Would he have deliberately spurned the Berner Münster/Bern Cathedral as Lenin was an atheist and a critic of religion, believing that socialism was by its very nature atheistic?

A grey stone Gothic spire rises above the Old City of Bern

An amoral man, Lenin´s view was that the end always justified the means.

His criterion of morality was simple:

Does a certain action advance or hinder the cause of the Revolution?

Being fond of animals, would Lenin have visited Bärenpark/Bear Park or would the sight of the bears in their two big, barren concrete pits have depressed him?

Tending to reject unnecessary luxury, Lenin lived a spartan Lifestyle, exceedingly modest in his personal wants, an austere asceticism that despised untidiness.

Lenin always kept his work desk tidy and his pencils sharpened and insisted on total silence when he worked.

Above: The residence of the Lenins in Bern (1914 – 1916)

When Lenin arrived in Switzerland from Austria with his wife Nadja in 1914, he assured the authorities that he was a political exile and not an army deserter.

During his years in Bern, Lenin tried unsuccessfully to convince his Swiss comrades of the need for international revolution, but perhaps their hesitation had something to do with the contradictory character that was Lenin.

“The Lenin who seemed externally so gentle and good-natured, who enjoyed a laugh, who loved animals and was prone to sentimental reminisciences, was transformed when class or political questions arose.

He at once became savagely sharp, uncompromising, remorseless and vengeful.

Even in such a state he was capable of black humour.”

(Lenin biographer Dmitri Volkogonov)

As the chairman of Russia´s Bolsheviks Lenin attended several clandestine socialist conferences where he suggested that the First World War was being fought by the workers on behalf of the elite and that the War should be used as a catalyst for an armed uprising against capitalism.

“The war is being waged for the division of the colonies and the robbery of foreign territory. 

Thieves have fallen out, and to refer to the defeats, at a given moment, of one of the thieves in order to identify the interests of all thieves with the interests of the nation or the Fatherland is an unconscionable bourgeois lie.”

(Vladimir Lenin)

5 September 1915 was a crisp autumn day as 38 ornithologists gathered, organized by Robert Grimm, outside Bern´s Volkshaus.

Only, they were not actually bird watchers – that was just a cover.

These were socialists from all over Europe, meeting to discuss ways to bring peace to a continent ravaged by World War One.

Their peace campaign made secrecy necessary:

Opposing the War was viewed as treason in many countries.

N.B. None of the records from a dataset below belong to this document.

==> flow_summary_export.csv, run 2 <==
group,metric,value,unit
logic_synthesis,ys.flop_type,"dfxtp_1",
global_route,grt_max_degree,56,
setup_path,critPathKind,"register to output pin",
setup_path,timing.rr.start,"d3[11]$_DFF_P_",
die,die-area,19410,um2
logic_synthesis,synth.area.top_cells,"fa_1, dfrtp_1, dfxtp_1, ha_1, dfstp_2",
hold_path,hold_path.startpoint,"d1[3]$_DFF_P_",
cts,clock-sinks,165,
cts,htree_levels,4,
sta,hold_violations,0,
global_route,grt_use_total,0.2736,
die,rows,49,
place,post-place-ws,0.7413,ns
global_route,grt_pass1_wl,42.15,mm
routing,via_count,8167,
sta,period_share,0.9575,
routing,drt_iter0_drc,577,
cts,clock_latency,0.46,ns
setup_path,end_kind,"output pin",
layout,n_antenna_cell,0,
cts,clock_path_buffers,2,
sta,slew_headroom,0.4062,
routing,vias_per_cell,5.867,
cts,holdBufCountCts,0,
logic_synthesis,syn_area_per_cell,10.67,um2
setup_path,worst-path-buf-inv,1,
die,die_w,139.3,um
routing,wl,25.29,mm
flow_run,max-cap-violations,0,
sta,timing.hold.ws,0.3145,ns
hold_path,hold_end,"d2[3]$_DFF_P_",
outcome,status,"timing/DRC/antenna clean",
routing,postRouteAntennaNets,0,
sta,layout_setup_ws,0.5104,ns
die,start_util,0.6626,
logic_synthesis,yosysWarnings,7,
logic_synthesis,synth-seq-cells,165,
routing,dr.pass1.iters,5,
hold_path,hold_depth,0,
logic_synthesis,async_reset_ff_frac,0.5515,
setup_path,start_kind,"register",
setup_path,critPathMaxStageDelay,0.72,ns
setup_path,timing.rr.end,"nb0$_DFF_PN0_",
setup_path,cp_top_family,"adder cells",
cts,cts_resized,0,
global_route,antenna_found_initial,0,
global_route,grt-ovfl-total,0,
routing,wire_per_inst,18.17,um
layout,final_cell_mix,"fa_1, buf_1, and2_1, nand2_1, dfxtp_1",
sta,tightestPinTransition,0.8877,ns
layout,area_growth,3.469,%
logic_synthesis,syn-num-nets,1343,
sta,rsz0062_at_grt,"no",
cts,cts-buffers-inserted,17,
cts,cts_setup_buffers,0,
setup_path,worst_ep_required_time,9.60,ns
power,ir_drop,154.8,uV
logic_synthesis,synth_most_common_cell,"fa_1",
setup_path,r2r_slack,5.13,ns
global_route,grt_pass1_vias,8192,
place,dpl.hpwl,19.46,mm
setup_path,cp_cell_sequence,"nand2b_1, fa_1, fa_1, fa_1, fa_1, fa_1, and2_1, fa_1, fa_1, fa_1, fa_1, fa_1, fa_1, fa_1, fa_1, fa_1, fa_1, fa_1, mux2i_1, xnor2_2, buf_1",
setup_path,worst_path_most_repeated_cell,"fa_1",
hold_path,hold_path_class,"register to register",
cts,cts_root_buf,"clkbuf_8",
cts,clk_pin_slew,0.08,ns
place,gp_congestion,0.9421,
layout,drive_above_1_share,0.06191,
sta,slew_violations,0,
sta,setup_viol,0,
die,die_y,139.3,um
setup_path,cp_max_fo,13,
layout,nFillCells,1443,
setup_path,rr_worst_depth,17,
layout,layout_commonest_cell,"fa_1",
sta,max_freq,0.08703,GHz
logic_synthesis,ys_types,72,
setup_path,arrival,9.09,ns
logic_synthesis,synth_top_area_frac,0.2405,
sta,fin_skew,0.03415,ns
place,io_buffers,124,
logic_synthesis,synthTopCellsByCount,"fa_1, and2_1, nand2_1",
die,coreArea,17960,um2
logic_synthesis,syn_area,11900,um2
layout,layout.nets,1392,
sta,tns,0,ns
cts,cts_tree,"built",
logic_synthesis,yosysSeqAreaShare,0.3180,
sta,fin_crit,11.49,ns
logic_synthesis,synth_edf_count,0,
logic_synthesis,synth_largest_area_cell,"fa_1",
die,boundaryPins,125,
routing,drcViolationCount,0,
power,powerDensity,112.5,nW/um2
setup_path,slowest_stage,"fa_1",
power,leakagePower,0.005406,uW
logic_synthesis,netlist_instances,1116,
From an optimization exercise on the open Yosys and OpenROAD flow, aimed at small area; shortcuts taken in it are not production practice. The RTL was checked by simulation tests, not by an equivalence proof against the original design. Power is estimated from default activity; no workload was simulated.

===== flow/run.sh =====
#!/bin/bash
# synth_recipe.tcl (not shown) runs the flow's synth.tcl, then flattens the netlist and writes it again
# the make line also repeats each setting of config.mk as NAME=value (left out here)
make -C /OpenROAD-flow-scripts/flow DESIGN_CONFIG=/design/flow/config.mk WORK_HOME=/design/flow/orfs CLKGATE_MAP_FILE= SYNTH_SCRIPT=/design/flow/synth_recipe.tcl finish

===== flow/config.mk =====
export PLATFORM = sky130hd
export DESIGN_NAME = i2c_master_axil
export DESIGN_NICKNAME = i2c_master_axil
export VERILOG_FILES = /design/flow/design.v
export SDC_FILE = /design/flow/constraint.sdc
export NUM_CORES = 4
export LEC_CHECK = 0
export CAP_MARGIN = 20
export CORE_MARGIN = 2
export CORE_UTILIZATION = 40
export SLEW_MARGIN = 20

===== flow/constraint.sdc =====
create_clock -name core_clock -period 10.0 [get_ports {S_AXI_ACLK}]
set_input_delay 2.0000 -clock core_clock [delete_from_list [all_inputs] [get_ports {S_AXI_ACLK}]]
set_output_delay 2.0000 -clock core_clock [all_outputs]
set_load 0.01 [all_outputs]

===== flow/design.v =====
`timescale 1ns/1ps
module i2c_master #(
    parameter CLK_FREQ_HZ = 50000000,
    parameter I2C_FREQ_HZ = 400000
)(
    input  wire        clk,
    input  wire        rst,
    input  wire        i_start_transfer,
    input  wire [6:0]  i_address,
    input  wire [2:0]  i_n_bytes,
    input  wire        i_is_read,
    output wire        o_ready_for_cmd,
    input  wire        i_tx_data_valid,
    input  wire [7:0]  i_tx_data,
    output wire        o_tx_data_ready,
    output reg         o_rx_data_valid,
    output reg  [7:0]  o_rx_data,
    input  wire        i_rx_data_ready,
    output reg         o_transfer_done,
    output reg         o_ack_error,
    output reg         scl_oe,
    output reg         sda_oe,
    output reg         sda_int,
    input  wire        sda_in
);
    function integer clog2;
      input integer value;
      integer i;
      begin
        value = value - 1;
        for (i = 0; value > 0; i = i + 1)
          value = value >> 1;
        clog2 = i;
      end
    endfunction
    localparam PRESCALER = (CLK_FREQ_HZ / (I2C_FREQ_HZ * 4)) - 1;
    reg [clog2(PRESCALER+1)-1:0] cnt;
    reg scl_clk_en;
    wire scl_rising_edge, scl_falling_edge;
    always @(posedge clk) begin
        if (rst) cnt <= 0;
        else if(scl_clk_en) if(cnt == PRESCALER) cnt <= 0; else cnt <= cnt + 1;
        else cnt <= 0;
    end
    assign scl_rising_edge  = scl_clk_en && (cnt == PRESCALER/2);
    assign scl_falling_edge = scl_clk_en && (cnt == PRESCALER);
    localparam [3:0] ST_IDLE=0, ST_START=1, ST_TX_BYTE=2, ST_RX_BYTE=3, ST_ACK_CHECK=4, ST_ACK_SEND=5, ST_STOP=6;
    reg [3:0]  state;
    reg [7:0]  shift_reg;
    reg [2:0]  bit_cnt;
    reg [2:0]  byte_cnt;
    reg        addr_phase;   
    reg        tx_loaded;    
    always @(posedge clk or posedge rst) begin
        if(rst) begin
            state <= ST_IDLE; scl_oe <= 0; sda_oe <= 0; sda_int <= 1; scl_clk_en <= 0;
            o_transfer_done <= 0; o_ack_error <= 0; o_rx_data_valid <= 0;
            bit_cnt <= 0; addr_phase <= 0; tx_loaded <= 0;
        end else begin
            o_transfer_done <= 0;
            if(o_rx_data_valid && i_rx_data_ready) o_rx_data_valid <= 0;
            case(state)
                ST_IDLE: begin
                    scl_clk_en <= 0;
                    o_ack_error <= 0;
                    if(i_start_transfer) begin
                        shift_reg <= {i_address, i_is_read};
                        byte_cnt  <= i_n_bytes;
                        bit_cnt   <= 0;
                        state     <= ST_START;
                    end
                end
                ST_START: begin
                    scl_clk_en <= 1;
                    sda_oe <= 1; sda_int <= 0;  
                    if(scl_falling_edge) begin
                        scl_oe <= 1;
                        sda_int <= shift_reg[7];
                        shift_reg <= {shift_reg[6:0], 1'b0};
                        bit_cnt <= 1; addr_phase <= 1;
                        state <= ST_TX_BYTE;
                    end
                end
                ST_TX_BYTE: begin
                    sda_oe <= 1;  
                    if (scl_rising_edge) begin
                        scl_oe <= 0;
                    end else if(scl_falling_edge) begin
                        scl_oe <= 1;
                        if(bit_cnt == 0) begin
                            sda_oe <= 0; tx_loaded <= 0; state <= ST_ACK_CHECK;
                        end else begin
                            sda_int <= shift_reg[7];
                            shift_reg <= {shift_reg[6:0], 1'b0};
                            bit_cnt <= bit_cnt + 1;
                        end
                    end
                end
                ST_ACK_CHECK: begin
                    sda_oe <= 0;  
                    if(o_tx_data_ready && i_tx_data_valid) begin shift_reg <= i_tx_data; tx_loaded <= 1; end
                    if (scl_rising_edge) begin
                        scl_oe <= 0; if(sda_in) o_ack_error <= 1;
                    end else if(scl_falling_edge) begin
                        scl_oe <= 1; addr_phase <= 0;
                        if(o_ack_error) begin
                            sda_oe <= 1; sda_int <= 0; state <= ST_STOP;
                        end else if(i_is_read) begin
                            state <= ST_RX_BYTE;
                        end else if(!addr_phase && byte_cnt == 0) begin
                            sda_oe <= 1; sda_int <= 0; state <= ST_STOP;
                        end else begin
                            if(!addr_phase) byte_cnt <= byte_cnt - 1;
                            sda_oe <= 1;
                            sda_int <= shift_reg[7];
                            shift_reg <= {shift_reg[6:0], 1'b0};
                            bit_cnt <= 1;
                            state <= ST_TX_BYTE;
                        end
                    end
                end
                ST_RX_BYTE: begin
                    sda_oe <= 0;
                    if(scl_rising_edge) begin
                        scl_oe <= 0; shift_reg <= {shift_reg[6:0], sda_in};
                    end else if(scl_falling_edge) begin
                        scl_oe <= 1; bit_cnt <= bit_cnt + 1;
                        if(bit_cnt == 7) begin bit_cnt <= 0; o_rx_data <= shift_reg; o_rx_data_valid <= 1; state <= ST_ACK_SEND; end
                    end
                end
                ST_ACK_SEND: begin
                    sda_oe <= 1;  
                    sda_int <= (byte_cnt == 0);  
                    if(scl_rising_edge) begin scl_oe <= 0; end
                    else if(scl_falling_edge) begin
                        scl_oe <= 1;
                        if(byte_cnt == 0) begin
                            sda_int <= 0; state <= ST_STOP;
                        end else begin
                            byte_cnt <= byte_cnt - 1; sda_oe <= 0; state <= ST_RX_BYTE;
                        end
                    end
                end
                ST_STOP: begin
                    scl_clk_en <= 1; sda_oe <= 1;
                    if(scl_rising_edge) scl_oe <= 0;
                    else if(scl_falling_edge) begin
                        sda_oe <= 0; sda_int <= 1;
                        o_transfer_done <= 1; state <= ST_IDLE;
                    end
                end
            endcase
        end
    end
    assign o_ready_for_cmd = (state == ST_IDLE);
    assign o_tx_data_ready = (state == ST_ACK_CHECK) && (addr_phase || byte_cnt > 0) && !i_is_read && !o_ack_error && !tx_loaded;
endmodule
Context: an optimization exercise on an open-source flow, tuned for small area, a short achievable clock period and few clock cycles. The choices shown serve that exercise and are no tape-out recipe.
Function was checked by simulation only, so behaviour that the tests miss may differ from the original.
No activity file was given, so power comes from the tool's default toggle rates.

## design/flow/config.mk

```make
export PLATFORM = sky130hd
export DESIGN_NAME = m1
export DESIGN_NICKNAME = m1
export VERILOG_FILES = /design/flow/design.v
export SDC_FILE = /design/flow/constraint.sdc
export NUM_CORES = 4
export LEC_CHECK = 0
export CAP_MARGIN = 20
export CORE_MARGIN = 2
export CORE_UTILIZATION = 40
export CTS_BUF_LIST = sky130_fd_sc_hd__clkbuf_16
export CTS_CLUSTER_DIAMETER = 90
export CTS_CLUSTER_SIZE = 22
export SLEW_MARGIN = 20
```

## design/flow/constraint.sdc

```tcl
create_clock -name core_clock -period 12.0 [get_ports {Clock}]
set_input_delay 2.4000 -clock core_clock [delete_from_list [all_inputs] [get_ports {Clock}]]
set_output_delay 2.4000 -clock core_clock [all_outputs]
set_load 0.01 [all_outputs]
```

The War had driven division amongst Europe`s socialists, with the International organisation split by national lines.

On 4 August 1914, the German Social Democratic Party voted in the German Parliament for war, citing “defence of the Fatherland”.

This was felt by other European socialists as a betrayal of socialist internationalism, prompting discussion for a new International.

On 15 May 1915, the Executive Committee of the Italian Socialist Party decided to call a conference of all socialist parties and workers´ groups who adhered to the class struggle and were willing to work against the War.

Swiss Socialist Robert Grimm knew the Volkshaus was full of spies, so his guests had barely tasted their first mouthful of Swiss beer before they were handed their tickets for a horse-drawn carriage to take them to the mountains of the Bernese Oberland.

Above: Robert Grimm (1881 – 1958)

So few vehicles were needed – only four – that the occasion was seen as a tragicomic commentary on the feebleness of international socialism.

The group was bound for Zimmerwald, then only a settlement of 21 squat mountain houses in a sea of fading autumn grass.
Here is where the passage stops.